§ **WORK ITEM**: Of the entries below, return only those lines from the line with "straight from registers" to the line with "wdata_r[i*LW +: LW];", exactly, both included.

━━━━━━━━━━━━━━━━━━━━━━━━━━━━━━

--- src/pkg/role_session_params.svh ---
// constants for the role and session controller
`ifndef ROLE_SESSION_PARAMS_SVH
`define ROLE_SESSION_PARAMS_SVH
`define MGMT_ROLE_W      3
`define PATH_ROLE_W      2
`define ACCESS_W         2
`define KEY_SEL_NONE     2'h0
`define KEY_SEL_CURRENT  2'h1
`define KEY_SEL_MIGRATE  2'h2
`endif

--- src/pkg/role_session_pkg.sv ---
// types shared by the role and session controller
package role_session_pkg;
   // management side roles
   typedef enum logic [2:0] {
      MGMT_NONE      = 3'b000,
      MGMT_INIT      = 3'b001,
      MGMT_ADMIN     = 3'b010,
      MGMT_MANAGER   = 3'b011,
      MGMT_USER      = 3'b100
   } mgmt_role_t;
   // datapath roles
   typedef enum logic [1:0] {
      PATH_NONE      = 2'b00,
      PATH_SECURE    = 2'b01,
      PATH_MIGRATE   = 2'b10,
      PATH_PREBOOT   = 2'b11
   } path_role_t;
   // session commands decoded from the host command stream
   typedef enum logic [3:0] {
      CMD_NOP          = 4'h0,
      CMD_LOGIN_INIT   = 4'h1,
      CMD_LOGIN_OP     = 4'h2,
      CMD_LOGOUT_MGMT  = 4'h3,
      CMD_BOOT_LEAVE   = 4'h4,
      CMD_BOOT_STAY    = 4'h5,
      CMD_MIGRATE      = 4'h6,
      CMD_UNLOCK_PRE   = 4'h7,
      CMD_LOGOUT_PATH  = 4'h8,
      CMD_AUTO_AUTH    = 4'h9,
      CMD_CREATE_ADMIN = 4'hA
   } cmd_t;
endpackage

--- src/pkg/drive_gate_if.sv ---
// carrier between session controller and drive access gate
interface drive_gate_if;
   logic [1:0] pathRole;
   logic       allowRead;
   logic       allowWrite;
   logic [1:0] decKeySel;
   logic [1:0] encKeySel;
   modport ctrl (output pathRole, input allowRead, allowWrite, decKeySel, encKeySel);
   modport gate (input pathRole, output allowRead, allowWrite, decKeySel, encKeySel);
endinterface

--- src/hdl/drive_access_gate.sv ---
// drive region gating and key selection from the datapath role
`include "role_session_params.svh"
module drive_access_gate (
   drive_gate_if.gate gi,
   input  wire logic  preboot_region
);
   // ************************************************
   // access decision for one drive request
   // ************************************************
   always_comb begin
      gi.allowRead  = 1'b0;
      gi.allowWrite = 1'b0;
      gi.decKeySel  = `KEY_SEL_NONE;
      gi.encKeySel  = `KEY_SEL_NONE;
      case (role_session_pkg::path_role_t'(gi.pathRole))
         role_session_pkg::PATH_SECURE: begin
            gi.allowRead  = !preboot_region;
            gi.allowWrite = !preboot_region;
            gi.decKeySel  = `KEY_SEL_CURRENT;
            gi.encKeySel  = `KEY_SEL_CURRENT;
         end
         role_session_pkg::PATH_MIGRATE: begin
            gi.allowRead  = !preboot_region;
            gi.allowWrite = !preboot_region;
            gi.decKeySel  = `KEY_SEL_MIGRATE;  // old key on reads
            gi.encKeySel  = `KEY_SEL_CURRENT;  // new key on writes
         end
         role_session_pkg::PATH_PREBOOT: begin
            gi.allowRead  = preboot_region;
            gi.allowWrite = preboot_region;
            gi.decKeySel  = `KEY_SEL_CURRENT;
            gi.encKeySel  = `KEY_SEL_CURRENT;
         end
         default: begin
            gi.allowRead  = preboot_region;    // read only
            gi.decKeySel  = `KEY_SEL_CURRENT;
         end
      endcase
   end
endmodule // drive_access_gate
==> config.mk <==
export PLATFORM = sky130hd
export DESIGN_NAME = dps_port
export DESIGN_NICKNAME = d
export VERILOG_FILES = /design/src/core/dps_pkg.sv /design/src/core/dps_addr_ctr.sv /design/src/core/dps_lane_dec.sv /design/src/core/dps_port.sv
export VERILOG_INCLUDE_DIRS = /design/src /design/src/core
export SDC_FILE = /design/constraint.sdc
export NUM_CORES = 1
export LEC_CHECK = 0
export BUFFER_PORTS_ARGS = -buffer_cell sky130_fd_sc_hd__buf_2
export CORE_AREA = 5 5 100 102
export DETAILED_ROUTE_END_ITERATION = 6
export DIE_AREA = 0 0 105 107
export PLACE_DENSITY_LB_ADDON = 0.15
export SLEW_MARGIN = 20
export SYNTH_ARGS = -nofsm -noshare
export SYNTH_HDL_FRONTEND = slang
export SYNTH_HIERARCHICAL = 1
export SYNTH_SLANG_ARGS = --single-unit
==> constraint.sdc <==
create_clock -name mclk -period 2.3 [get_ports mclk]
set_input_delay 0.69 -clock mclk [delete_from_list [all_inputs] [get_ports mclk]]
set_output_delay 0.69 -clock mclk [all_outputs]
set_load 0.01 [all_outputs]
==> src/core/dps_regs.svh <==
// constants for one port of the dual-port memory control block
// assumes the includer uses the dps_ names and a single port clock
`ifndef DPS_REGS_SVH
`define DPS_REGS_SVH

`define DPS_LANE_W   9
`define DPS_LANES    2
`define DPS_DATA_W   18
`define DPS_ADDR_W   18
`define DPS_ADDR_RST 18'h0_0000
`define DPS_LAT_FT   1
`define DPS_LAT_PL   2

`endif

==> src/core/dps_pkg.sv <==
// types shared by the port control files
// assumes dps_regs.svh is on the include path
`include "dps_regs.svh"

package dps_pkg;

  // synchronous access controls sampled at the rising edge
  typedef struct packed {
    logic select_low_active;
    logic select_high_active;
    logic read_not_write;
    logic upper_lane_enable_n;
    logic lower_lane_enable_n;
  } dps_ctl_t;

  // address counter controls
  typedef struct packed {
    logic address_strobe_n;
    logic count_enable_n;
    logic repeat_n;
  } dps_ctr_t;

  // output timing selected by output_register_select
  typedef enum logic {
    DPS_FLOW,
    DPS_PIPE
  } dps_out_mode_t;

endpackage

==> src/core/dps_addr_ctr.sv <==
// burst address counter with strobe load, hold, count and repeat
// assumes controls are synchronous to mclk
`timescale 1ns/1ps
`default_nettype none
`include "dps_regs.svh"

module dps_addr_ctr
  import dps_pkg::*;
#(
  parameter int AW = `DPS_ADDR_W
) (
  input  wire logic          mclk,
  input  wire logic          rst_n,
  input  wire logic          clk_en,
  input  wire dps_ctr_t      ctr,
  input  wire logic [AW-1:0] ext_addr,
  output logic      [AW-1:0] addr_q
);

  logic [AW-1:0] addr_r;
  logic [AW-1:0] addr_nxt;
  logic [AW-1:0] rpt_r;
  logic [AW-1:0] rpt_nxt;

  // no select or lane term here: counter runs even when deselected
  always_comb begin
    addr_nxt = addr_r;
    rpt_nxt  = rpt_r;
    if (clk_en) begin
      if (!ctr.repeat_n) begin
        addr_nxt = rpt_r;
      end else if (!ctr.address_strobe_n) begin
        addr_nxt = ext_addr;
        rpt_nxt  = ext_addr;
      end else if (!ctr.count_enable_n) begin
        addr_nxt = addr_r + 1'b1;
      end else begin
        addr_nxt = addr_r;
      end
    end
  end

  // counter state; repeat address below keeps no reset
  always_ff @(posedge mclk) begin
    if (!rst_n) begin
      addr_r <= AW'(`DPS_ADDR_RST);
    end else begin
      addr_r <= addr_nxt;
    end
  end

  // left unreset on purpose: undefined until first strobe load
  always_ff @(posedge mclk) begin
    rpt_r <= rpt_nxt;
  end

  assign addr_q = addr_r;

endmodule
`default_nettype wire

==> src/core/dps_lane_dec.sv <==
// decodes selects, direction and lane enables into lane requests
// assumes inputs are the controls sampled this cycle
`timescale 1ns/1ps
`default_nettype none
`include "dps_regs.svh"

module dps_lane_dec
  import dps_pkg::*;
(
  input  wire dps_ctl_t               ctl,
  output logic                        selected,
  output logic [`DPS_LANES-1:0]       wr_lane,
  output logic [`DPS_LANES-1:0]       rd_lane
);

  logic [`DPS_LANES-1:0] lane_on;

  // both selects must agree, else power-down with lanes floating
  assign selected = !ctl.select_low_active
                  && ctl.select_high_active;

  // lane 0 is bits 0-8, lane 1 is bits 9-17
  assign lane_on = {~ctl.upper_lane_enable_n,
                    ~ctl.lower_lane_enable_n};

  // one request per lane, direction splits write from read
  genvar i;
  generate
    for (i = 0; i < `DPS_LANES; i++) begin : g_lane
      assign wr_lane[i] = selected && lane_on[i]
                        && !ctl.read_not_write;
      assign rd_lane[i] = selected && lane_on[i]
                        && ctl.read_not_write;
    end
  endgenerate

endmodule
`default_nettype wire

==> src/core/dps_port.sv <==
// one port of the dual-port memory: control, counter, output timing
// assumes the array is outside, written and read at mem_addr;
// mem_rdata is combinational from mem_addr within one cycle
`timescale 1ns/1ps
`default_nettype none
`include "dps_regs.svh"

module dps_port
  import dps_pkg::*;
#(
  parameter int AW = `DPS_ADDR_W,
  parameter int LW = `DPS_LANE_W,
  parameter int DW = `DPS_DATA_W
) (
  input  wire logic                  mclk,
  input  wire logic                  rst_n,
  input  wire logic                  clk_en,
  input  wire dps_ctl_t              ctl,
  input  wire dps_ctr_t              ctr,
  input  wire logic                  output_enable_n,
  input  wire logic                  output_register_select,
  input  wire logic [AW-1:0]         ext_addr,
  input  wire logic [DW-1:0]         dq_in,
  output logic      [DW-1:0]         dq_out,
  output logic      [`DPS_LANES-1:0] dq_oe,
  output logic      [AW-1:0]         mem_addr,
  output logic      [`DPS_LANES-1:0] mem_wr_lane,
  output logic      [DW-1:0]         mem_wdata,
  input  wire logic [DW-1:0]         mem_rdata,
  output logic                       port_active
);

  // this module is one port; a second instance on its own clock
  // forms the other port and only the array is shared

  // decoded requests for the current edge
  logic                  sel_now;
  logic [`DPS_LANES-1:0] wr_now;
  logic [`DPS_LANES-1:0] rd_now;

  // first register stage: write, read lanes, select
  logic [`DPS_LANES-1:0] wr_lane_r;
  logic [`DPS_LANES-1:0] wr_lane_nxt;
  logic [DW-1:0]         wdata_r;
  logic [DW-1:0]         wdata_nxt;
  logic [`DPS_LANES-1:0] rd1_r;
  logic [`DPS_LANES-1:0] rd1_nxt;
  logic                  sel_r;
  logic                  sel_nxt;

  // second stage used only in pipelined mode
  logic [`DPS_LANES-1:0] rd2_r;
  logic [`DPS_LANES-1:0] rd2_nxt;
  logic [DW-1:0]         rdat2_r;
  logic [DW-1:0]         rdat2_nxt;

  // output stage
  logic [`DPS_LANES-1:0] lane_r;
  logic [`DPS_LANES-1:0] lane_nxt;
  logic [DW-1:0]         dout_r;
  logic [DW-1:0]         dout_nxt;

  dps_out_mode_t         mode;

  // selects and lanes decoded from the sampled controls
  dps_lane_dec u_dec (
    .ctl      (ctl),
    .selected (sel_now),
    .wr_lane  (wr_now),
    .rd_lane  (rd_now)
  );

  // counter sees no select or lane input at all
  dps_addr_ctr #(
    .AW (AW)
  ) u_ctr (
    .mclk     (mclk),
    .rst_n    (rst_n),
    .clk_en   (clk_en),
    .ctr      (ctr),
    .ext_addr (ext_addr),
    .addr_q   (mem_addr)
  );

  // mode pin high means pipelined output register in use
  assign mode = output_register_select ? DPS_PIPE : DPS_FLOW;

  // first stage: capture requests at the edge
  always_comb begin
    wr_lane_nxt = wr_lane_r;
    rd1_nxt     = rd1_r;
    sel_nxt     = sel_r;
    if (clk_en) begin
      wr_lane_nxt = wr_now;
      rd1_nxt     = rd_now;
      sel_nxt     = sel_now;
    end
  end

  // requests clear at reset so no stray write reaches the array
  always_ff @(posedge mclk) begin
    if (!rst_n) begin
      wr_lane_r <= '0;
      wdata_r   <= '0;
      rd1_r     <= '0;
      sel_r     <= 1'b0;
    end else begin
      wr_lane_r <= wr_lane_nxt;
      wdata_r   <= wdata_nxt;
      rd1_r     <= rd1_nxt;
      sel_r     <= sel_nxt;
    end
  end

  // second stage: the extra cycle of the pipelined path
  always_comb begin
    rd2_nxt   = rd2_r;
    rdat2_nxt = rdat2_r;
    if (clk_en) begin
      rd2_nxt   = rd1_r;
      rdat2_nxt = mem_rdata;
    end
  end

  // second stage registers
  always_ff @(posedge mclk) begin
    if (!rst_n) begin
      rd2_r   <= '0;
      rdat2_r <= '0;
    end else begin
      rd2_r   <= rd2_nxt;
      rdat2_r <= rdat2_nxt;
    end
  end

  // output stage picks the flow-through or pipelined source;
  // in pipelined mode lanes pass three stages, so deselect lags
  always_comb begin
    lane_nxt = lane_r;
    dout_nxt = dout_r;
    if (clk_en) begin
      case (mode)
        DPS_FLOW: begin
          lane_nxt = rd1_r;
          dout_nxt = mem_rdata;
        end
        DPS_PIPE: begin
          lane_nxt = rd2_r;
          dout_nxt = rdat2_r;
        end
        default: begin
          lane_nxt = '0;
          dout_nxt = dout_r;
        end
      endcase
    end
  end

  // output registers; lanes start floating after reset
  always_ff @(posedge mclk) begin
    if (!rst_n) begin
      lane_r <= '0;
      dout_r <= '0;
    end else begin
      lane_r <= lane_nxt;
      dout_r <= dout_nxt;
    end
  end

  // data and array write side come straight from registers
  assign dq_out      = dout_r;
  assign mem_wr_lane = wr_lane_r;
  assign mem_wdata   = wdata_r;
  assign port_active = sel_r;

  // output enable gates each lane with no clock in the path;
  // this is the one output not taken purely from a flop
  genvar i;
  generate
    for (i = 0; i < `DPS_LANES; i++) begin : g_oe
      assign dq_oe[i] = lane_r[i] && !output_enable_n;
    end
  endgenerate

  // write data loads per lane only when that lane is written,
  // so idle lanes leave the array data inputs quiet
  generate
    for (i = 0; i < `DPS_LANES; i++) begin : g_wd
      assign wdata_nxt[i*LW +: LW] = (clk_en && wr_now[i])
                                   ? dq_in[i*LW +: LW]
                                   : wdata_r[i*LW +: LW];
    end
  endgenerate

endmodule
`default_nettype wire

━━━━━━━━━━━━━━━━━━━━━━━━━━━━━━

§ **PROBLEM SOLUTION**:
  // data and array write side come straight from registers
  assign dq_out      = dout_r;
  assign mem_wr_lane = wr_lane_r;
  assign mem_wdata   = wdata_r;
  assign port_active = sel_r;

  // output enable gates each lane with no clock in the path;
  // this is the one output not taken purely from a flop
  genvar i;
  generate
    for (i = 0; i < `DPS_LANES; i++) begin : g_oe
      assign dq_oe[i] = lane_r[i] && !output_enable_n;
    end
  endgenerate

  // write data loads per lane only when that lane is written,
  // so idle lanes leave the array data inputs quiet
  generate
    for (i = 0; i < `DPS_LANES; i++) begin : g_wd
      assign wdata_nxt[i*LW +: LW] = (clk_en && wr_now[i])
                                   ? dq_in[i*LW +: LW]
                                   : wdata_r[i*LW +: LW];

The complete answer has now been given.